Topline
Rep. Alexandra Ocasio-Cortez (D-N.Y.) and other prominent Democrats have accused conservative Supreme Court justices of lying under oath for having overturned Roe v. Wade on Friday after giving the impression they wouldn’t do so during their Senate confirmation hearings, but none of the five justices explicitly stated they wouldn’t overturn the longstanding precedent, even as they emphasized it was settled precedent.
Key Facts
Justice Samuel Alito, who penned the majority’s opinion overturning Roe, declined to say in his 2006 hearing that Roe was “settled law,” calling it an “important precedent” that is “protected,” but refusing to classify it as something that “can’t be re-examined.”
Justice Clarence Thomas declined to take a position on Roe in his 1991 hearing, saying he has “no reason or agenda to prejudge the issue or to predispose to rule one way or the other on the issue of abortion.”
Justice Neil Gorsuch said in 2017 that “a good judge will consider [Roe] as precedent of the U.S. Supreme Court worthy as treatment of precedent like any other,” and said precedent means the court “move[s] forward” after it decides a case, but did not say he wouldn’t overturn Roe.
Justice Brett Kavanaugh said in 2018 he “do[es] not get to pick and choose which Supreme Court precedents I get to follow” and that he “follow[s] them all,” and that Roe is an “important precedent” that has been “reaffirmed many times.”

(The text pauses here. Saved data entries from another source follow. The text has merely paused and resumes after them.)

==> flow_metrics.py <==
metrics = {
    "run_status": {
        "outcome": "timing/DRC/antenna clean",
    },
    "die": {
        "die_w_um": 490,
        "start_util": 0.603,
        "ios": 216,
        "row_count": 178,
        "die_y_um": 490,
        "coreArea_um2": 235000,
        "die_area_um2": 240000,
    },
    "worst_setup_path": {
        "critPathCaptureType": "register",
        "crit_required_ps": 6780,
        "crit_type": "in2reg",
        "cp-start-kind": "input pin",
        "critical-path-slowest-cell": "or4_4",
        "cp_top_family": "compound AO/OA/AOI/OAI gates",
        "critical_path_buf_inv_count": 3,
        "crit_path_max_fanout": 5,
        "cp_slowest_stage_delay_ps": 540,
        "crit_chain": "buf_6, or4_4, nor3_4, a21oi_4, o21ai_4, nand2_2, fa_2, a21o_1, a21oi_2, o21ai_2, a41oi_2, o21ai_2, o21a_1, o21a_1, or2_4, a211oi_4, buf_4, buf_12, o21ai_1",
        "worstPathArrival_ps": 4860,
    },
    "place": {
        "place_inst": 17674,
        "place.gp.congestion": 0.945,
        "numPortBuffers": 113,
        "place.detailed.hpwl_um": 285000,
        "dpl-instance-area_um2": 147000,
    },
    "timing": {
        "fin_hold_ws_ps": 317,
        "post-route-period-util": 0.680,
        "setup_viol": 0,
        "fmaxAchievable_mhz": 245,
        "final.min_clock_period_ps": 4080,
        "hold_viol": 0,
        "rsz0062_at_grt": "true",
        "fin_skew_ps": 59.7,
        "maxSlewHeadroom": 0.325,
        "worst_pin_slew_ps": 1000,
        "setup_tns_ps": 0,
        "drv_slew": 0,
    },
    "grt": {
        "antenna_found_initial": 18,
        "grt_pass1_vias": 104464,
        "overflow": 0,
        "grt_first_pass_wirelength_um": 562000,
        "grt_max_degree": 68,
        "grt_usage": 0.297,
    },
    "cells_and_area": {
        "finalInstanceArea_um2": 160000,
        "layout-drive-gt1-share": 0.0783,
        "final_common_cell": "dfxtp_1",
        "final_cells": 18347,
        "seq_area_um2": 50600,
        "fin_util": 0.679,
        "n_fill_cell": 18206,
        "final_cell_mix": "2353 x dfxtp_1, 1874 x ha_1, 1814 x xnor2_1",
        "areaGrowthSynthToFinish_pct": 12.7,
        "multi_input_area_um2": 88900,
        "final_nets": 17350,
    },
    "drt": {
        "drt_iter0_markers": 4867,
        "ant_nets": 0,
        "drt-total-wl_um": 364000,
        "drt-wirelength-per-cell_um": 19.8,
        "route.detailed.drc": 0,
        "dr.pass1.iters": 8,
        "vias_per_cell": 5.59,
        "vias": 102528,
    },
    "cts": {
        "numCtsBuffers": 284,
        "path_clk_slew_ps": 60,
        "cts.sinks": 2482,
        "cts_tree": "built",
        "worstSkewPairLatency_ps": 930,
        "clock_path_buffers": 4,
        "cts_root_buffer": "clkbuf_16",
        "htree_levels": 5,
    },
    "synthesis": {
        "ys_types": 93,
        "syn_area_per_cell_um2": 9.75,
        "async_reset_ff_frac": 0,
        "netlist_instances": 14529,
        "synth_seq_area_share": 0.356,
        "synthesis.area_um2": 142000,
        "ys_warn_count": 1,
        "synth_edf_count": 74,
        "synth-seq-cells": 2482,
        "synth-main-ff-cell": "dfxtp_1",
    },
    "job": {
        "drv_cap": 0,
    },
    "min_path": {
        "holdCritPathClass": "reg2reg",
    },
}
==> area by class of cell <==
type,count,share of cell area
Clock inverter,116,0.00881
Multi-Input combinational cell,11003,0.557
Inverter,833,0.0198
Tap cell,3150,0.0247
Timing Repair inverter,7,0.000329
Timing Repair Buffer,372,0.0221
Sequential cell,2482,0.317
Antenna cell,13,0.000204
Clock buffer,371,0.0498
Background: an optimization exercise with open tools, aiming at small area and a short achievable clock period. Do not read the settings as production practice.
No run shown here included a check of the RTL's function; only the layout flow was run.
No activity file was given, so power comes from the tool's default toggle rates.

## flow/design.v (module list and top-level ports; edited modules follow where they fit)
// module mult_cell: 4 lines
// module mult_ha: 4 lines
// module mult_buf: 3 lines
// module mult_inv: 3 lines
// module mult_nand2: 3 lines
// module mult_nor2: 3 lines
// module mult_orpn: 3 lines
// module mult_andpn: 3 lines
// module mult_aoi21b: 3 lines
// module mult_oai21b: 3 lines
// module mult_aoi21: 3 lines
// module mult_oai21: 3 lines
// module mult_man: 1831 lines
module mult_man (
  input clk, input rstn, input data_rdy,
  input [16:0] mult1_signed, input [16:0] mult2_signed,
  output [31:0] res, output [33:0] res_signed, output res_rdy, output [32:0] res_final);
  // ...
==> flow/flow/run.sh <==
#!/bin/bash
# The standard layout (standard.sh) with two changes:
# - the port buffers that buffer_ports inserts are sky130_fd_sc_hd__buf_2 cells (resized later as
#   needed) instead of the delay cell buffer_ports picks by itself; every port still gets one;
# - ABC maps the design's small gate modules for a 1 fF load instead of 5 fF, so that it does
#   not pick x2/x4 drive strengths for single gates (the resizer upsizes where timing needs it).
set -euo pipefail
bash standard.sh 'BUFFER_PORTS_ARGS=-buffer_cell sky130_fd_sc_hd__buf_2' ABC_LOAD_IN_FF=1 finish > standard_flow.log 2>&1
==> flow/standard.sh <==
#!/bin/bash
# synth_recipe.tcl (not shown) runs the flow's synth.tcl, then flattens the netlist and writes it again
# the make line also repeats each setting of config.mk as NAME=value (left out here)
make -C /OpenROAD-flow-scripts/flow DESIGN_CONFIG=/design/flow/config.mk WORK_HOME=/design/flow/orfs CLKGATE_MAP_FILE= SYNTH_SCRIPT=/design/flow/synth_recipe.tcl "${@:-finish}"
==> flow/config.mk <==
export PLATFORM = sky130hd
export DESIGN_NAME = mult_man
export DESIGN_NICKNAME = mult_man
export VERILOG_FILES = /design/flow/design.v
export SDC_FILE = /design/flow/constraint.sdc
export NUM_CORES = 4
export LEC_CHECK = 0
export CAP_MARGIN = 20
export CORE_MARGIN = 2
export CORE_UTILIZATION = 40
export CTS_BUF_LIST = sky130_fd_sc_hd__clkbuf_16
export CTS_CLUSTER_DIAMETER = 80
export CTS_CLUSTER_SIZE = 30
export SETUP_SLACK_MARGIN = 2.45
export SLEW_MARGIN = 20
export SYNTH_HIERARCHICAL = 1
export TNS_END_PERCENT = 0
==> flow/constraint.sdc <==
create_clock -name core_clock -period 4.5 [get_ports {clk}]
set_input_delay 0.9000 -clock core_clock [delete_from_list [all_inputs] [get_ports {clk}]]
set_output_delay 0.9000 -clock core_clock [all_outputs]
set_load 0.01 [all_outputs]
==> results.sh, run 1 <==
export IMPL_top_layer_used="met4"
export IMPL_syn_area_per_cell_um2=9.62
export IMPL_timing_hold_ws_ps=339
export IMPL_outcome="finished clean"
export IMPL_top_area_cell_class="multi-input gates"
export IMPL_power_share_combinational_pct=51.0
export IMPL_ys_flop_type="dfxtp_1"
export IMPL_wl_met2_um=13600
export IMPL_synthSimpleGateAreaFrac_pct=15.1
export IMPL_largest_register="rs_q"
export IMPL_dpl_cell_area_mm2=0.0163
export IMPL_cts_tree="yes"
export IMPL_reg2reg_from="p1_two1_0"
export IMPL_slew_headroom_pct=33.9
export IMPL_globalRouteOverflowTotal=0
export IMPL_min_period_over_period_pct=46.5
export IMPL_dr_pass1_iters=6
export IMPL_grt_max_degree=40
export IMPL_period_needed_ps=2090
export IMPL_synth_top_area_share_pct=25.3
export IMPL_clock_root_buffer="clkbuf_16"
export IMPL_top_usage_layer="met2"
export IMPL_end_kind="flip-flop"
export IMPL_diodes=0
export IMPL_yosysUniqueCellTypes=56
export IMPL_die_x_um=202
export IMPL_drv_cap=0
export IMPL_worst_pin_slew_ps=990
export IMPL_largestRegisters="rs_q (33), r_q (31)"
==> inputs of run 2 (changes only) <==
--- a/flow/config.mk
+++ b/flow/config.mk
@@ -9,7 +9,4 @@
 export CORE_MARGIN = 2
 export CORE_UTILIZATION = 40
-export CTS_BUF_LIST = sky130_fd_sc_hd__clkbuf_16
-export CTS_CLUSTER_DIAMETER = 80
-export CTS_CLUSTER_SIZE = 30
 export SETUP_SLACK_MARGIN = 2.45
 export SLEW_MARGIN = 20
==> run 2 against run 1 <==
Combinational power is essentially flat; global-route usage decreased by 0.13 points; setup slack worse by 50 ps; flip-flop and latch count unchanged; sequential power hardly changed; wire length is 0.88% higher; die area unchanged; maximum frequency fell by 2.3%; design area increased by 2.4%; synthesized cell count is the same; clock skew decreased by 28 ps.
==> results.sh, run 2 <==
export IMPL_largestRegisters="rs_q (33), r_q (31)"
export IMPL_drive_above_1_share_pct=19.5
export IMPL_grt_pass1_wl_um=51700
export IMPL_worst_pin_slew_ps=995
export IMPL_synth_edf_count=0
export IMPL_die_height_um=202
export IMPL_required_ps=4910
export IMPL_globalRouteOverflowTotal=0
export IMPL_cts_hold_buf=0
export IMPL_crit_fanout=8
export IMPL_area_growth_syn_to_layout_pct=16.2
export IMPL_numCtsBuffers=28
export IMPL_die_x_um=202
export IMPL_ys_flop_type="dfxtp_1"
export IMPL_yosysWarnings=7
export IMPL_min_period_over_period_pct=47.6
export IMPL_path_clk_slew_ps=60
export IMPL_async_flop_share_pct=25.7
export IMPL_max_freq_ghz=0.467
export IMPL_slew_headroom_pct=33.6
export IMPL_vdd_ir_drop_max_mv=0.329
export IMPL_htreeDepth=1
export IMPL_yosysMostFrequentCell="xor2_1"
export IMPL_ios=137
export IMPL_seq_area_frac_synth_pct=36.2
export IMPL_antenna_left=0
export IMPL_insertion_delay_ps=540
export IMPL_timing_hold_ws_ps=325
export IMPL_vias=10597
export IMPL_skew_ps=9.20
export IMPL_grt_pass1_vias=10212
export IMPL_syn_area_per_cell_um2=9.62
export IMPL_antenna_found_initial=1
export IMPL_diodes=0
export IMPL_grtUsageTotal_pct=15.2
export IMPL_worstHoldPathType="reg -> reg"
export IMPL_end_kind="flip-flop"
export IMPL_drv_slew=0
export IMPL_clockBufferDepth=3
export IMPL_nets=1868
export IMPL_cts_tree="yes"
export IMPL_clock_sinks=265
export IMPL_period_needed_ps=2140
export IMPL_outcome="finished clean"
export IMPL_fin_cells=2260
export IMPL_start_util_pct=40.5
export IMPL_reg2reg_slack_ps=2390
export IMPL_critical_path_class="in -> reg"
export IMPL_cellPowerDensity_mw_per_mm2=692
export IMPL_wl_per_cell_um=14.1
export IMPL_std_cell_rows=72
export IMPL_rsz0062_at_grt="true"
export IMPL_finalSetupViolations=0
export IMPL_post_place_ws_ps=1630
export IMPL_fill_cells=3693
export IMPL_initialDrtViolationCount=569
export IMPL_synth_top_area_share_pct=25.3
export IMPL_yosys_top_cells_count="xor2_1, dfxtp_1, nor2_1"
export IMPL_ys_ff_latch=265
export IMPL_critical_path_startpoint_type="input port"
export IMPL_core_mm2=0.0386
export IMPL_dr_pass1_iters=5
export IMPL_ys_top_cells_by_area="dfxtp_1, fa_1, xor2_1"
export IMPL_utilization_pct=47.1
export IMPL_synth_nets=1771
export IMPL_dieArea_mm2=0.0406
export IMPL_largest_register="rs_q"
export IMPL_tns_ps=0
export IMPL_mostFrequentLayoutCell="xor2_1"
export IMPL_place_inst=2158
export IMPL_gp_congestion=0.906
export IMPL_drc_errors=0
export IMPL_hold_path_depth=0
export IMPL_final_hold_viol_count=0
export IMPL_dp_hpwl_um=24700
export IMPL_routed_wl_um=31900
export IMPL_power_leakage_uw=0.00776
export IMPL_worstRegToRegCells=5
export IMPL_crit_arrival_ps=2550
export IMPL_final_cell_mix="xor2_1, dfxtp_1, nor2_1, buf_2, a22oi_1"
export IMPL_finalWorstSetupSlack_ps=2360
export IMPL_io_buffers=135
export IMPL_synth_top_area_cell="dfxtp_1"
export IMPL_drv_cap=0
export IMPL_largest_reg_flops=33
export IMPL_yosysUniqueCellTypes=56
export IMPL_via_per_inst=4.69
export IMPL_clock_root_buffer="clkbuf_16"
export IMPL_syn_area_mm2=0.0156
export IMPL_syn_inst=1623
export IMPL_grt_max_degree=40
## run 2: changes by cell type in the layout (fill, tap and decap cells not counted), sizes merged
cell,previous run,this run
buf,168,186
clkbuf,23,44
clkinvlp,0,3
inv,91,85
xor2,234,235
## run 2: final timing paths
check | startpoint | endpoint
min in group asynchronous | rstn | r_q[12]
hold reg to reg | p2_c1_0 | p3_h1_0
setup reg to reg | p1_neg3_0 | p2_c14_2
max in group asynchronous | rstn | rs_q[26]
setup / recovery | mult2_signed[0] | p1_two5_0
hold / removal | p2_c1_0 | p3_h1_0
## run 2: cells by family (layout without fill, tap and decap cells)
family	after synthesis	in the layout	synth area share, %
compound gates	248	248	10.7
xor+xnor	303	304	17.4
fa+ha+maj	111	111	14.1
buf+inv	207	325	6.34
flops	265	265	36.2
mux	2	2	0.160
other cells	1	1	0.0240
simple gates	486	486	15.1
## run 2: timing repair
item	in CTS	in global routing
pin swaps	7	17
endpoints found under the setup margin	122	99
gates cloned	0	1
setup buffers	7	42
resized for setup	53	74
## run 2: per-module statistics from Yosys, one instance, submodules excluded
module	area (um2)	cells	flip-flops and latches	times used
mult_ha	12.5	1	0	3
mult_man	11500	1103	265	1
mult_nor2	3.75	1	0	93
mult_andpn	6.26	1	0	61
mult_inv	3.75	1	0	75
mult_orpn	6.26	1	0	36
mult_aoi21	5.00	1	0	32
mult_cell	20.0	1	0	108
mult_nand2	3.75	1	0	73
mult_aoi21b	7.51	1	0	6
mult_oai21	5.00	1	0	25
mult_oai21b	7.51	1	0	8
## run 2: routing by layer
layer  routed length (um)  vias up  track usage [%]
met4                  698        0             4.18
met1                16000     4927             22.3
met2                13700      263             23.4
li1                     -     5354                -
met3                 1610       53             1.90
met5                    0        -                0
## run 2: area by class of cell
| type | count | area, um2 | share of cell area [%] |
|---|---|---|---|
| clock inverter | 10 | 83.8 | 0.462 |
| sequential | 265 | 5740 | 31.6 |
| clock buffer | 42 | 855 | 4.71 |
| inverter | 85 | 319 | 1.76 |
| tap | 518 | 648 | 3.57 |
| timing repair buffer | 188 | 1240 | 6.82 |
| multi-input combinational | 1152 | 9260 | 51.0 |
## run 2: power by group
part	internal, uW	switching (uW)
logic	2910	3220
clock network	1360	892
registers	3380	799
total	7650	4910
## run 2: per-stage QoR
stage	power [uW]	cell area (um2)
detailed placement	10000	16300
CTS	12400	17500
finish	12600	18100
global route	13600	18100
global placement	9890	16300
floorplan	8480	15700
## run 2: worst max-delay path, cell delays in order
cell and delay (ps):
buf_8 100, nor2_4 130, nand2_4 110, nor2_4 230
nand2b_1 130, nand2_4 90, xor2_4 210, buf_12 140
mux2i_1 60, a221oi_1 320, o2bb2ai_1 120

-- re-timing with driven ports --
Ports are ideal in the flow. The routed layouts listed here were re-timed in OpenROAD. Step 1, drivers: a clkbuf_16 drives clk and a buf_2 each remaining input, both assumed. Step 2 also shifts input and output timing later by t, the mid clock arrival at the registers, as if the neighbouring blocks saw the same clock. Three values: no drivers, after step 1, after step 2; two values: the first two.
run | shift t [ns] | setup WS [ns] | worst hold slack (ns) | worst setup path after step 2
run 1 | 0.555 | 2.409 / 2.409 / 1.934 | 0.339 / 0.339 / 0.339 | input to register
run 2 | 0.587 | 2.360 / 2.372 / 1.785 | 0.325 / 0.325 / 0.325 | input to register
After both steps setup and hold are still met in every run listed. The setup slack of run 2, which loses most, moves by +0.012 ns with the drivers and by -0.575 ns with both steps.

Justice Amy Coney Barrett said in 2020 she didn’t believe Roe is a “super precedent” that “no one questions anymore,” but “that does not mean that Roe should be overruled.”

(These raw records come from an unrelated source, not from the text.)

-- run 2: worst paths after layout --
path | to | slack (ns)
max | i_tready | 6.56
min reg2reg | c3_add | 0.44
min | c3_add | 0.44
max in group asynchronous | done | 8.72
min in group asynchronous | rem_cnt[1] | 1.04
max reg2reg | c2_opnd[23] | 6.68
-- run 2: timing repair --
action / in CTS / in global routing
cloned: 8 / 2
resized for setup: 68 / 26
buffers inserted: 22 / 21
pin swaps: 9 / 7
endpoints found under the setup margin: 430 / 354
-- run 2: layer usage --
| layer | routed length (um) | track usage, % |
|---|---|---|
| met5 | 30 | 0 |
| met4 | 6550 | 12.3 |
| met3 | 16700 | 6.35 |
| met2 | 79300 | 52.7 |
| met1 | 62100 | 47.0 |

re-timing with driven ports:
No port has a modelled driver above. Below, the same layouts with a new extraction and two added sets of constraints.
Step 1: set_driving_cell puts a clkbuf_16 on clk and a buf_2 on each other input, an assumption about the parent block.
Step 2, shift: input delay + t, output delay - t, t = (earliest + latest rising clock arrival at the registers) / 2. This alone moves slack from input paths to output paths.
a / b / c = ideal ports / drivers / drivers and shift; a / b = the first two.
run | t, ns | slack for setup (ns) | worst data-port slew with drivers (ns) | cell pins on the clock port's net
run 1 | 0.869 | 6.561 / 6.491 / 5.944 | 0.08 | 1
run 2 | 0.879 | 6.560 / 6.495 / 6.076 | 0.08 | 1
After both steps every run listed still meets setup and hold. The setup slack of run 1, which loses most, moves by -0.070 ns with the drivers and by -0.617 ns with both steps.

Barrett said she would “follow the law of stare decisis” and respect for court precedents if abortion-related cases came before her, but neither she nor Kavanaugh expressly said they would not vote to overturn Roe.
What To Watch For
More Democrats may call for Supreme Court justices to face consequences for allegedly going against their testimony, but legal experts say it’s unlikely the justices have actually lied under oath. “To me, their careful lawyerly phrasing was, itself, a demonstration that they were prepared to overturn Roe,” Northeastern University law professor Dan Urman told the university’s newspaper, and Columbia University law professor Katherine Franke told the Guardian that even if justices said Roe was “settled law,” “What it means is that that’s a decision from the Supreme Court, and I acknowledge that it exists. But it doesn’t carry any kind of significance beyond that.”
Crucial Quote
“I understand how passionate and how deeply people feel about this issue … I understand the importance that people attach to the Roe v. Wade decision, to the Planned Parenthood v. Casey decision,” Kavanaugh said during his hearing. “I do not live in a bubble. I understand. I live in the real world.”
Chief Critic
Ocasio-Cortez said on Meet the Press Sunday she believes the Supreme Court justices should be investigated for whether they committed perjury, and that if they did, that it is an impeachable offense. “If we allow Supreme Court nominees to lie under, under oath and secure lifetime appointments to the highest court of the land and then … issue without basis, rulings that deeply undermine the human and civil rights of the majority of Americans, we must see that through,” Ocasio-Cortez said. “There must be consequences for such a deeply destabilizing action and a hostile takeover of our democratic institutions.”
Surprising Fact
Supreme Court justices can be impeached and removed from office under the same process as presidential impeachments—with the House first considering impeachment and the Senate then holding a trial—but only one, Samuel Chase, has ever actually been impeached. The House impeached the justice in 1804, but he was then acquitted by the Senate.
Key Background
The Supreme Court overturned Roe v. Wade on Friday, upending decades of precedent, with Alito, Thomas, Gorsuch, Kavanaugh and Barrett all signing on to an opinion that declared the 1973 ruling “egregiously wrong.” (Chief Justice John Roberts concurred in part with the decision, saying he agreed Roe’s standard for allowing abortions until the fetus is viable should be struck down, but disagreed with the court overturning Roe entirely.) The decision, which has led to a wave of state-level abortion bans, has prompted new scrutiny on what Kavanaugh and Gorsuch in particular said about Roe when they were being confirmed. Sens. Susan Collins (R-Maine) and Joe Manchin (D-W.Va.), who were key swing votes in confirming Kavanaugh and Gorsuch, released statements after the ruling saying they were surprised and disappointed about how the two justices’ ruled. Manchin said he “trusted” the justices when they said Roe was settled law and was “alarmed” they overturned it, and Collins said the justices’ votes were “inconsistent” with what they had told her during their confirmations. Kavanaugh emphasized his “respect for precedent” to Collins during a meeting with her and said he was “a don’t-rock-the-boat kind of judge,” the New York Times reports based on notes made at the time by staff members, indicating he’d uphold Roe, though those comments were not made under oath.
Further Reading
Roe V. Wade Overturned: Supreme Court Overturns Landmark Abortion Decision, Lets States Ban Abortion (Forbes)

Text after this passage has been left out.